Allí estuvo Diego durante toda la tarde con su cuerpo técnico, en la primera reunión post "catástrofe", como definió la derrota en La Paz. Allí estuvo con Mancuso, Lemme, el Profe Signorini y hasta con el médico, Donato Villani. Pero sin Bilardo. Sí, justo el hombre que, según Humbertito, Maradona debía escuchar más, sugestivamente no fue a esa cita de reencuentro. Por eso, la ausencia del Narigón alimentó enseguida esos rumores de mala convivencia con el Diez. Hasta que el propio técnico, tras activar una bomba, buscó desactivar la otra. "Con Bilardo seguimos hablando igual. No vino a esta reunión, pero lo espero mañana (hoy). Si quiere, va a seguir a mi lado. Yo no tengo problemas. Y si él está enojado conmigo, me lo tiene que decir a mí", expresó.
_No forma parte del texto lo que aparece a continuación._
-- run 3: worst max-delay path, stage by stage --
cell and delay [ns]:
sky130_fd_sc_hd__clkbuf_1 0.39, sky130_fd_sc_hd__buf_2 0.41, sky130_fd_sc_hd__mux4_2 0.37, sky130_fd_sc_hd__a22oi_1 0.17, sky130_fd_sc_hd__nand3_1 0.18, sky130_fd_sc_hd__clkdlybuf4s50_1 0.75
Por un lado, entonces, las palabras. "Ni loco pensé en renunciar. Con Diego no estoy enojado. Cuando le hablo, me escucha", le dijo Bilardo a Olé el viernes. "Carlos tiene un rol que lo sabe él. Y que es hablar conmigo. No sé por qué tengo que hablar de eso. Acá se preguntan cosas cuando se pierde. Nadie nos vino a decir nada después de ganarle a Venezuela", dijo Maradona ayer. Y hasta se mostró firme para bancar a la gente que lo rodea en la Selección, incluido el Doc: "De acá no se va a ir nadie ni va a venir nadie. Ustedes saben que quería a Ruggeri, y Carlos y Julio me dijeron que no era posible".

Pero por otro lado, claro, están los disparadores internos. De hecho, fuera del audio oficial se supo que a Diego no le gustó nada el faltazo de Bilardo. Piensa que si quiere tener más participación, debió aparecer en esta charla de análisis. Maradona está dispuesto a dialogar con el Narigón y a darle mayor lugar en lo futbolístico, pero sigue sin entender algunas actitudes del Doctor. Por eso, espera verlo hoy. Esta tarde, en Ezeiza, no habrá reunión programada sino un nuevo encuentro de trabajo, ya con la mente en lo que se viene, y por eso el secretario de selecciones no debería ausentarse. A menos que la relación esté en crisis terminal...

Y en el medio, Humbertito, a quien el técnico de la Selección no atacó como hijo del presidente (al contrario, elogió a Grondona: "Me respaldó, me llamó, fue a mi casa, un fenómeno", dijo de Don Julio), sino por el tono de las críticas como ladero del Narigón. En fin, el círculo siempre cierra hacia el mismo lado. ¿Qué pasará si hoy otra vez no hay reencuentro?

El DT estuvo reunido ayer con su cuerpo técnico.